The thing I'm trying to figure out right now is the ~$2,000 it's going to cost for the evaluation -- plus however much it costs me to sleep near the clinic, plus the $100-$150 gas it'll take to drive there and back. If I really have to cut corners, I will put a sleeping bag in the back of the minivan, and put my grocery shopping on the Cheapass Diet (rice, beans, and cheap-but-nutrient-dense veggies) instead of my current Cheap But Optimized For Dancing diet (Cheapass almost-Paleo, essentially).
I have grad student insurance, so nothing about this is covered -- absolutely nothing. From a little digging, I've found that cochlear implants might run around $100k as a ballpark total, plus travel expenses for the multiple clinic visits. To put things in perspective, my ("excellent") PhD fellowship pays less than $1300 a month. And that flow of funding stops in August, and I'm not sure how I'm going to pay for school after that; I've hit dead ends on every funding opportunity I've tried so far, but hey, that just means I need to keep on trying.
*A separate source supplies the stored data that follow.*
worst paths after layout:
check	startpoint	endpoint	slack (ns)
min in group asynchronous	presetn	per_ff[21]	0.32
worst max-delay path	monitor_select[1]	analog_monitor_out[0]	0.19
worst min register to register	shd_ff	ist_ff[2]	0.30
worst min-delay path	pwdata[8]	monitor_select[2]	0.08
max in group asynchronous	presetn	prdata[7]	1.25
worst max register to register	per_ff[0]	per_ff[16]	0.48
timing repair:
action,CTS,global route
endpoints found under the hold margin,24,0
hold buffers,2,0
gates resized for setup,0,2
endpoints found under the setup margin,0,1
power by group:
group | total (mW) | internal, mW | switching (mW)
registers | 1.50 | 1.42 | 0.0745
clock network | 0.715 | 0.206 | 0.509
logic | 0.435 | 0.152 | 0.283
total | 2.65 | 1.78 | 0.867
[src/irq_status_pkg.sv]
// constants for the event flag and mask register block
`default_nettype none
package irq_status_pkg;
	localparam logic [7:0] IDX_EVENT_FLAGS    = 8'hFE;
	localparam logic [7:0] IDX_EVENT_MASK     = 8'hFF;
	localparam logic [7:0] IDX_IRQ_PIN_CTRL   = 8'h39;
	localparam logic [7:0] IDX_RD_PTR_HIGH    = 8'hF5;
	localparam int         NUM_EVENTS         = 6;
	localparam int         BIT_BUS_WIDTH      = 7;
	localparam int         BIT_RESERVED       = 6;
	localparam int         BIT_LINK_CHANGE    = 5;
	localparam int         BIT_TX_UNDERRUN    = 4;
	localparam int         BIT_RX_CNT_WRAP    = 3;
	localparam int         BIT_RX_OVERFLOW    = 2;
	localparam int         BIT_TX_DONE        = 1;
	localparam int         BIT_RX_DONE        = 0;
	localparam int         BIT_AUTOWRAP       = 7;
	localparam int         BIT_IRQ_POLARITY   = 0;
	localparam int         BIT_IRQ_OPEN_DRAIN = 1;
	localparam logic [7:0] MASK_WRITABLE      = 8'hBF;
	localparam logic [7:0] AUTOWRAP_PTR_HIGH  = 8'h0C;
	localparam logic [7:0] REG_RESET          = 8'h00;
	localparam logic [5:0] FLAGS_RESET        = 6'h00;
	localparam logic [1:0] PIN_CTRL_RESET     = 2'h0;
endpackage
`default_nettype wire

[src/strap_sync.sv]
// three-stage synchroniser that accepts a level once stages two and three agree
`timescale 1ns/1ps
`default_nettype none
module strap_sync (
	input  wire logic clk_sys_i,
	input  wire logic rst_n_i,
	input  wire logic async_i,
	output var  logic level_o
);
	logic stage1_ff;
	logic stage2_ff;
	logic stage3_ff;

	// first stage feeds only the second one
	always_ff @(posedge clk_sys_i or negedge rst_n_i) begin
		if (!rst_n_i) begin
			stage1_ff <= 1'b0;
			stage2_ff <= 1'b0;
			stage3_ff <= 1'b0;
		end else begin
			stage1_ff <= async_i;
			stage2_ff <= stage1_ff;
			stage3_ff <= stage2_ff;
		end
	end

	// a change counts only once two settled stages agree
	always_ff @(posedge clk_sys_i or negedge rst_n_i) begin
		if (!rst_n_i) begin
			level_o <= 1'b0;
		end else if (stage2_ff == stage3_ff) begin
			level_o <= stage3_ff;
		end
	end
endmodule
`default_nettype wire

[src/ethernet_irq_status_mask.sv]
// event flags, enable mask, irq pin shaping and pointer wrap control
//
// What this block does
// - status bit 7 reads the strapped bus width: 0 is 16-bit, 1 is 8-bit
// - link change sets status bit 5; writing one clears it
// - transmit under-run sets status bit 4; writing one clears it
// - receive overflow counter overflow sets status bit 3; write one clears
// - receive overflow sets status bit 2; writing one clears it
// - packet sent sets status bit 1, write-one clear, gated by mask bit 1
// - packet received sets status bit 0, write-one clear, gated by mask bit 0
// - mask bit 5 enables the link change interrupt
// - mask bit 4 enables the transmit under-run interrupt
// - mask bit 3 enables the counter overflow interrupt
// - mask bit 2 enables the receive overflow interrupt
// - mask bit 7 makes the sram pointers wrap to the start address
// - setting the wrap enable loads read pointer high byte with 0Ch
// - bit 6 of both registers is reserved; reset clears flags and enables
// - polarity control bit: one gives active low irq, zero active high
// - type control bit: one gives open drain irq, zero driven output
`timescale 1ns/1ps
`default_nettype none
module ethernet_irq_status_mask (
	input  wire logic       clk_sys_i,
	input  wire logic       rst_n_i,
	input  wire logic       sw_reset_i,
	input  wire logic       bus_width_strap_i,
	input  wire logic       index_wr_i,
	input  wire logic       data_wr_i,
	input  wire logic       data_rd_i,
	input  wire logic [7:0] wdata_i,
	input  wire logic       link_change_evt_i,
	input  wire logic       tx_underrun_evt_i,
	input  wire logic       rx_cnt_wrap_evt_i,
	input  wire logic       rx_overflow_evt_i,
	input  wire logic       tx_done_evt_i,
	input  wire logic       rx_done_evt_i,
	output var  logic [7:0] rdata_o,
	output var  logic       irq_o,
	output var  logic       irq_oe_o,
	output var  logic       pointer_autowrap_o,
	output var  logic [7:0] read_pointer_high_byte_o
);
	logic [7:0] index_ff;
	logic [5:0] flags_ff;
	logic [7:0] mask_ff;
	logic [1:0] pin_ctrl_ff;
	logic [7:0] ptr_high_ff;
	logic       bus_width_flag;
	logic       bus_width_ff;
	logic [5:0] events;
	logic [5:0] clear_req;
	logic       pending;
	logic       wr_flags;
	logic       wr_mask;
	logic       wr_pin_ctrl;
	logic       wr_ptr_high;
	logic [7:0] nxt_rdata;
	logic       nxt_irq;
	logic       nxt_irq_oe;

	strap_sync u_width_sync (
		.clk_sys_i (clk_sys_i),
		.rst_n_i   (rst_n_i),
		.async_i   (bus_width_strap_i),
		.level_o   (bus_width_flag)
	);

	assign events = {link_change_evt_i, tx_underrun_evt_i, rx_cnt_wrap_evt_i,
			 rx_overflow_evt_i, tx_done_evt_i, rx_done_evt_i};

	assign wr_flags    = data_wr_i && (index_ff == irq_status_pkg::IDX_EVENT_FLAGS);
	assign wr_mask     = data_wr_i && (index_ff == irq_status_pkg::IDX_EVENT_MASK);
	assign wr_pin_ctrl = data_wr_i
			     && (index_ff == irq_status_pkg::IDX_IRQ_PIN_CTRL);
	assign wr_ptr_high = data_wr_i
			     && (index_ff == irq_status_pkg::IDX_RD_PTR_HIGH);
	assign clear_req   = wr_flags ? wdata_i[5:0] : 6'h00;

	// index port selects which register the data strobes reach
	always_ff @(posedge clk_sys_i or negedge rst_n_i) begin
		if (!rst_n_i) begin
			index_ff <= irq_status_pkg::REG_RESET;
		end else if (index_wr_i) begin
			index_ff <= wdata_i;
		end
	end

	// strap level held as a read-only status bit
	always_ff @(posedge clk_sys_i or negedge rst_n_i) begin
		if (!rst_n_i) begin
			bus_width_ff <= 1'b0;
		end else begin
			bus_width_ff <= bus_width_flag;
		end
	end

	// per-event sticky flag; a new event beats a same-cycle clear
	for (genvar k = 0; k < irq_status_pkg::NUM_EVENTS; k++) begin : g_flag
		always_ff @(posedge clk_sys_i or negedge rst_n_i) begin
			if (!rst_n_i) begin
				flags_ff[k] <= 1'b0;
			end else if (sw_reset_i) begin
				flags_ff[k] <= 1'b0;
			end else if (events[k]) begin
				flags_ff[k] <= 1'b1;
			end else if (clear_req[k]) begin
				flags_ff[k] <= 1'b0;
			end
		end
	end

	// reserved bit 6 is never stored so it always reads zero
	always_ff @(posedge clk_sys_i or negedge rst_n_i) begin
		if (!rst_n_i) begin
			mask_ff <= irq_status_pkg::REG_RESET;
		end else if (sw_reset_i) begin
			mask_ff <= irq_status_pkg::REG_RESET;
		end else if (wr_mask) begin
			mask_ff <= wdata_i & irq_status_pkg::MASK_WRITABLE;
		end
	end

	always_ff @(posedge clk_sys_i or negedge rst_n_i) begin
		if (!rst_n_i) begin
			pin_ctrl_ff <= irq_status_pkg::PIN_CTRL_RESET;
		end else if (sw_reset_i) begin
			pin_ctrl_ff <= irq_status_pkg::PIN_CTRL_RESET;
		end else if (wr_pin_ctrl) begin
			pin_ctrl_ff <= wdata_i[1:0];
		end
	end

	// enabling the wrap forces the read pointer into the rx region
	always_ff @(posedge clk_sys_i or negedge rst_n_i) begin
		if (!rst_n_i) begin
			ptr_high_ff <= irq_status_pkg::REG_RESET;
		end else if (wr_mask && wdata_i[irq_status_pkg::BIT_AUTOWRAP]) begin
			ptr_high_ff <= irq_status_pkg::AUTOWRAP_PTR_HIGH;
		end else if (wr_ptr_high) begin
			ptr_high_ff <= wdata_i;
		end
	end

	always_ff @(posedge clk_sys_i or negedge rst_n_i) begin
		if (!rst_n_i) begin
			pointer_autowrap_o       <= 1'b0;
			read_pointer_high_byte_o <= irq_status_pkg::REG_RESET;
		end else begin
			pointer_autowrap_o <= mask_ff[irq_status_pkg::BIT_AUTOWRAP];
			read_pointer_high_byte_o <= ptr_high_ff;
		end
	end

	// only event bits meet their enables; bit 7 of the mask is not an enable
	assign pending = |(flags_ff & mask_ff[5:0]);

	// open drain can only pull low, so it releases whenever the irq level is high
	always_comb begin
		nxt_irq    = pending ^ pin_ctrl_ff[irq_status_pkg::BIT_IRQ_POLARITY];
		nxt_irq_oe = 1'b1;
		if (pin_ctrl_ff[irq_status_pkg::BIT_IRQ_OPEN_DRAIN]) begin
			nxt_irq_oe = !nxt_irq;
		end
	end

	always_ff @(posedge clk_sys_i or negedge rst_n_i) begin
		if (!rst_n_i) begin
			irq_o    <= 1'b0;
			irq_oe_o <= 1'b1;
		end else begin
			irq_o    <= nxt_irq;
			irq_oe_o <= nxt_irq_oe;
		end
	end

	always_comb begin
		nxt_rdata = irq_status_pkg::REG_RESET;
		unique case (index_ff)
			irq_status_pkg::IDX_EVENT_FLAGS: begin
				nxt_rdata = {bus_width_ff, 1'b0, flags_ff};
			end
			irq_status_pkg::IDX_EVENT_MASK: begin
				nxt_rdata = mask_ff;
			end
			irq_status_pkg::IDX_IRQ_PIN_CTRL: begin
				nxt_rdata = {6'h00, pin_ctrl_ff};
			end
			irq_status_pkg::IDX_RD_PTR_HIGH: begin
				nxt_rdata = ptr_high_ff;
			end
			default: begin
				nxt_rdata = irq_status_pkg::REG_RESET;
			end
		endcase
	end

	// reads have no side effect; flags clear only on a written one, a software reset or a hardware reset
	always_ff @(posedge clk_sys_i or negedge rst_n_i) begin
		if (!rst_n_i) begin
			rdata_o <= irq_status_pkg::REG_RESET;
		end else if (data_rd_i) begin
			rdata_o <= nxt_rdata;
		end
	end
endmodule
`default_nettype wire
It's a catch-22: it's basically impossible to afford this surgery as a grad student relying on a student stipend alone. I'm not even sure it's affordable on a postdoc or assistant professor's salary -- if it is, it's only barely so -- but I don't think it's possible to function as a postdoc or assistant professor while having this surgery (how would you teach, or go to meetings, or anything like that, while your brain's unscrambling speech again?).
So the only logical conclusion I have is that I'm going to need to find something that's not a grad student's stipend -- resources outside that, somehow -- if I'm going to go through with this. Thinking. Thinking. I wonder if someone would give me a book advance to write about this experience from the perspective of a young engineer, musician, and polyglot. (Although to be completely honest, I would rather have that book be an open-content one -- but I'm not sure that "Kickstarter My Cochlear Implant!" would work.) Or fund me to do it as "participatory research," to go into this with the eyes of an ethnographer. Or...
Thinking. Not sure what will happen. But let me figure out the evaluation trip first, and then go from there.